Published in 2006, Ned Vizzini's It's Kind of a Funny Story confronts weighty issues—in particular, teen depression and suicide—through an unexpected combination of dark comedy and abiding hope. The novel is set in the present day, and is narrated by Craig Gilner, an incisive, imaginative, troubled fifteen year-old who resembles Vizzini himself. The intersection of author and protagonist is completely intentional; Craig's high school, Executive Pre-Professional, is strongly modeled on Stuyvesant, the elite New York school that Vizzini himself attended.

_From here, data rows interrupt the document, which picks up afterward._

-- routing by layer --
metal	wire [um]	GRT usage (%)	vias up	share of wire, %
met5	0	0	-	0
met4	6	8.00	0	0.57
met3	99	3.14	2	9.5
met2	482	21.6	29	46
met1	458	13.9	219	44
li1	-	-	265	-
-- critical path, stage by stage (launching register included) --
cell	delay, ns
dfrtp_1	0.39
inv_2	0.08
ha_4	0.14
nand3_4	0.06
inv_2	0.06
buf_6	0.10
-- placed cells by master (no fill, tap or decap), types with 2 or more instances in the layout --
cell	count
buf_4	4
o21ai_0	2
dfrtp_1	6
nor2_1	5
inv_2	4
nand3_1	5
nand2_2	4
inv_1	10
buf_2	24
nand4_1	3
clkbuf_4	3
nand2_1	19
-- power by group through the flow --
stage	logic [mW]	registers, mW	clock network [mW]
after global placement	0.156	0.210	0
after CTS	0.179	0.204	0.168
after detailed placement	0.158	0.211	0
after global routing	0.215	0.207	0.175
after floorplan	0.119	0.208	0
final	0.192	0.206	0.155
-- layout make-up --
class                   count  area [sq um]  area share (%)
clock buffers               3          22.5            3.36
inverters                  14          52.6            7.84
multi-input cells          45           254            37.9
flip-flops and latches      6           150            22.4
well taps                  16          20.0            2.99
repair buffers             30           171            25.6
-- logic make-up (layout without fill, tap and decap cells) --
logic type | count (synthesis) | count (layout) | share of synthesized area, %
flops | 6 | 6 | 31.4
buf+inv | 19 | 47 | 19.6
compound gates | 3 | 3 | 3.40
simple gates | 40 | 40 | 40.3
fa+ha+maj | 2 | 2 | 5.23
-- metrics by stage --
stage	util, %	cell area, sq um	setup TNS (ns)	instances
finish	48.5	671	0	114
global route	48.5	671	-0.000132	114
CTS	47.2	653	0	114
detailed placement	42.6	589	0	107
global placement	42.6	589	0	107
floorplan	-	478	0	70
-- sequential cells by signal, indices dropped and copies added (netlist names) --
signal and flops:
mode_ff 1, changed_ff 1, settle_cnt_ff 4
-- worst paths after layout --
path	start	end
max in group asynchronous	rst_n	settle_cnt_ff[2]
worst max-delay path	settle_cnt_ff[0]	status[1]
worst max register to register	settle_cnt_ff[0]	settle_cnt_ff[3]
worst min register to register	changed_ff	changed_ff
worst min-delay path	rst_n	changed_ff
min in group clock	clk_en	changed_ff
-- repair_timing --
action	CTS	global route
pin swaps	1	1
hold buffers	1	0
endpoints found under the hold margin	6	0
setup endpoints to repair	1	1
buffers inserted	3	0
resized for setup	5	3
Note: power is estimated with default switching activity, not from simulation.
===== src/hw/sscsr_pkg.sv =====
package sscsr_pkg;
  // ----------------------------------------------------------------
  // word layout and timing
  // ----------------------------------------------------------------
  localparam int WORD_BITS = 8;
  localparam logic [7:0] SWITCH_RESET = 8'h00;
  localparam int CORE_CLK_MHZ = 250;
  // link clock half period made by the host, in ns, and in core cycles
  localparam int LINK_HALF_NS = 64;
  localparam int LINK_HALF_CYC = (LINK_HALF_NS * CORE_CLK_MHZ + 999) / 1000;
  // frame select set-up and hold around the clock burst, in core cycles
  localparam int FRAME_GAP_CYC = LINK_HALF_CYC;
endpackage


===== src/hw/sscsr_link_if.sv =====
`timescale 1ns/1ps
`default_nettype none
// three-wire link plus open-drain chain return
interface sscsr_link_if;
  logic frame_sel_b;
  logic sclk;
  logic sdata;
  logic chain_out;
  logic chain_oe;
  // open drain: low only while the device drives, pull-up otherwise
  wire chain_line = chain_oe ? 1'b0 : 1'b1;
  modport device (
    input frame_sel_b,
    input sclk,
    input sdata,
    output chain_out,
    output chain_oe
  );
  modport host (
    output frame_sel_b,
    output sclk,
    output sdata,
    input chain_line
  );
endinterface
`default_nettype wire


===== src/hw/sscsr_device.sv =====
`timescale 1ns/1ps
`default_nettype none
// Summary of operation
// - host sends word most significant bit first
// - host changes data on rising clock edge
// - host uses clock idle low, second edge
// - frame select low across whole transfer
// - old contents shift out on rising edges
// - chain output pulls low only
// - chain passes bits through to next device
// - frame select rise updates all switches
// - any switch combination allowed
// - eight bits per chained device
// - keep last eight bits shifted in
// - one closes a switch, zero opens
// - reset clears register and switches
// - ignore clock and data while deselected
module sscsr_device #(
  parameter int WIDTH = sscsr_pkg::WORD_BITS
) (
  input wire logic core_clk,
  input wire logic rst_b,
  sscsr_link_if.device link,
  output logic [WIDTH-1:0] switch_on,
  output logic frame_active
);
  initial begin
    // the shift path slices WIDTH-2, so one bit cannot be served
    if (WIDTH < 2) begin
      $error("WIDTH must be at least two");
    end
  end

  // ----------------------------------------------------------------
  // pin synchronisers
  // ----------------------------------------------------------------
  logic [2:0] sel_sync;
  logic [2:0] clk_sync;
  logic [2:0] dat_sync;
  logic sel_q;
  logic clk_q;
  logic dat_q;

  // three stages; a change counts once stages two and three agree
  always_ff @(posedge core_clk or negedge rst_b) begin
    if (!rst_b) begin
      sel_sync <= 3'h7;
      clk_sync <= 3'h0;
      dat_sync <= 3'h0;
    end else begin
      sel_sync <= {sel_sync[1:0], link.frame_sel_b};
      clk_sync <= {clk_sync[1:0], link.sclk};
      dat_sync <= {dat_sync[1:0], link.sdata};
    end
  end

  // filtered levels only move when the last two stages agree
  always_ff @(posedge core_clk or negedge rst_b) begin
    if (!rst_b) begin
      sel_q <= 1'b1;
      clk_q <= 1'b0;
      dat_q <= 1'b0;
    end else begin
      if (sel_sync[1] == sel_sync[2]) sel_q <= sel_sync[2];
      if (clk_sync[1] == clk_sync[2]) clk_q <= clk_sync[2];
      if (dat_sync[1] == dat_sync[2]) dat_q <= dat_sync[2];
    end
  end

  // ----------------------------------------------------------------
  // edge detection
  // ----------------------------------------------------------------
  wire sel_next = (sel_sync[1] == sel_sync[2]) ? sel_sync[2] : sel_q;
  wire clk_next = (clk_sync[1] == clk_sync[2]) ? clk_sync[2] : clk_q;
  wire selected = !sel_q;
  wire clk_fall = selected && clk_q && !clk_next;
  wire clk_rise = selected && !clk_q && clk_next;
  wire sel_rise = !sel_q && sel_next;

  // ----------------------------------------------------------------
  // shift register and switch latch
  // ----------------------------------------------------------------
  logic [WIDTH-1:0] shift_reg;
  logic [WIDTH-1:0] next_shift;
  logic chain_bit;

  assign next_shift = {shift_reg[WIDTH-2:0], dat_q};

  always_ff @(posedge core_clk or negedge rst_b) begin
    if (!rst_b) begin
      shift_reg <= WIDTH'(sscsr_pkg::SWITCH_RESET);
    end else if (clk_fall) begin
      shift_reg <= next_shift;
    end
  end

  // chain bit changes on rising clock
  // msb passes to next device, eight bits late
  always_ff @(posedge core_clk or negedge rst_b) begin
    if (!rst_b) begin
      chain_bit <= 1'b1;
    end else if (clk_rise) begin
      chain_bit <= shift_reg[WIDTH-1];
    end else if (!selected) begin
      chain_bit <= 1'b1;
    end
  end

  always_ff @(posedge core_clk or negedge rst_b) begin
    if (!rst_b) begin
      switch_on <= WIDTH'(sscsr_pkg::SWITCH_RESET);
    end else if (sel_rise) begin
      switch_on <= shift_reg;
    end
  end

  // ----------------------------------------------------------------
  // outputs
  // ----------------------------------------------------------------
  // pull low only, released for a one
  assign link.chain_out = 1'b0;
  assign link.chain_oe = !chain_bit;
  assign frame_active = selected;
endmodule // sscsr_device
`default_nettype wire


===== src/flat_wrapper.sv =====
// flat-port wrapper written by rule: the top's interface ports become plain ports
module sscsr_device_flat 
#(
  parameter int WIDTH = sscsr_pkg::WORD_BITS
)
  (core_clk, rst_b, switch_on, frame_active, link_frame_sel_b, link_sclk, link_sdata, link_chain_out, link_chain_oe);
  sscsr_link_if link_i ();
  input wire logic core_clk;
  input wire logic rst_b;
  output logic [WIDTH-1:0] switch_on;
  output logic frame_active;
  input wire logic [$bits(link_i.frame_sel_b)-1:0] link_frame_sel_b;
  input wire logic [$bits(link_i.sclk)-1:0] link_sclk;
  input wire logic [$bits(link_i.sdata)-1:0] link_sdata;
  output wire logic [$bits(link_i.chain_out)-1:0] link_chain_out;
  output wire logic [$bits(link_i.chain_oe)-1:0] link_chain_oe;
  assign link_i.frame_sel_b = link_frame_sel_b;
  assign link_i.sclk = link_sclk;
  assign link_i.sdata = link_sdata;
  assign link_chain_out = link_i.chain_out;
  assign link_chain_oe = link_i.chain_oe;
  sscsr_device #(.WIDTH(WIDTH)) u_core (.core_clk(core_clk), .rst_b(rst_b), .link(link_i), .switch_on(switch_on), .frame_active(frame_active));
endmodule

As the narrative progresses, Craig feels increasingly overwhelmed by pressure to succeed. After briefly considering suicide, he decides to check into a local hospital and enters Six North, the area set aside for patients with psychological and psychiatric problems. Vizzini himself spent time in such a facility during his teenage years. But It's Kind of a Funny Story does more than simply tweak autobiographical experiences. Ultimately, It's Kind of a Funny Story conveys the message that admitting problems and accepting help from unlikely sources are necessary, productive measures—and that high schoolers should learn to face the world with both independence and optimism.

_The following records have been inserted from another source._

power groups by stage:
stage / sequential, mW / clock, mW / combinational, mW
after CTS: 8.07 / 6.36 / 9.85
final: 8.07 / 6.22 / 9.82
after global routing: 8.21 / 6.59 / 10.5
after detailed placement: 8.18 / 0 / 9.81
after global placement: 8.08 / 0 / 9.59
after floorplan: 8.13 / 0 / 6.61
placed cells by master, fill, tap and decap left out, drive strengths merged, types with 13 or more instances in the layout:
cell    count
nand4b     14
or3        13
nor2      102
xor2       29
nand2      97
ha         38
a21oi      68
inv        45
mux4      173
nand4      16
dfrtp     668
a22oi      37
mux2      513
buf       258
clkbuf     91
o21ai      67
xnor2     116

On the whole, It's Kind of a Funny Story garnered positive reviews. It also built off Vizzini's two other books—the nonfiction collection Teen Angst? Naaah and the satirical novel Be More Chill—while confronting some of the themes of alienation and insecurity that arose earlier in Vizzini's writing. In 2010, a film adaptation of It's Kind of a Funny Story was released, earning reviews that ranged from mixed to positive. Keir Gilchrist starred as Craig, while Zach Galifianakis, Viola Davis, and Emma Roberts played supporting roles.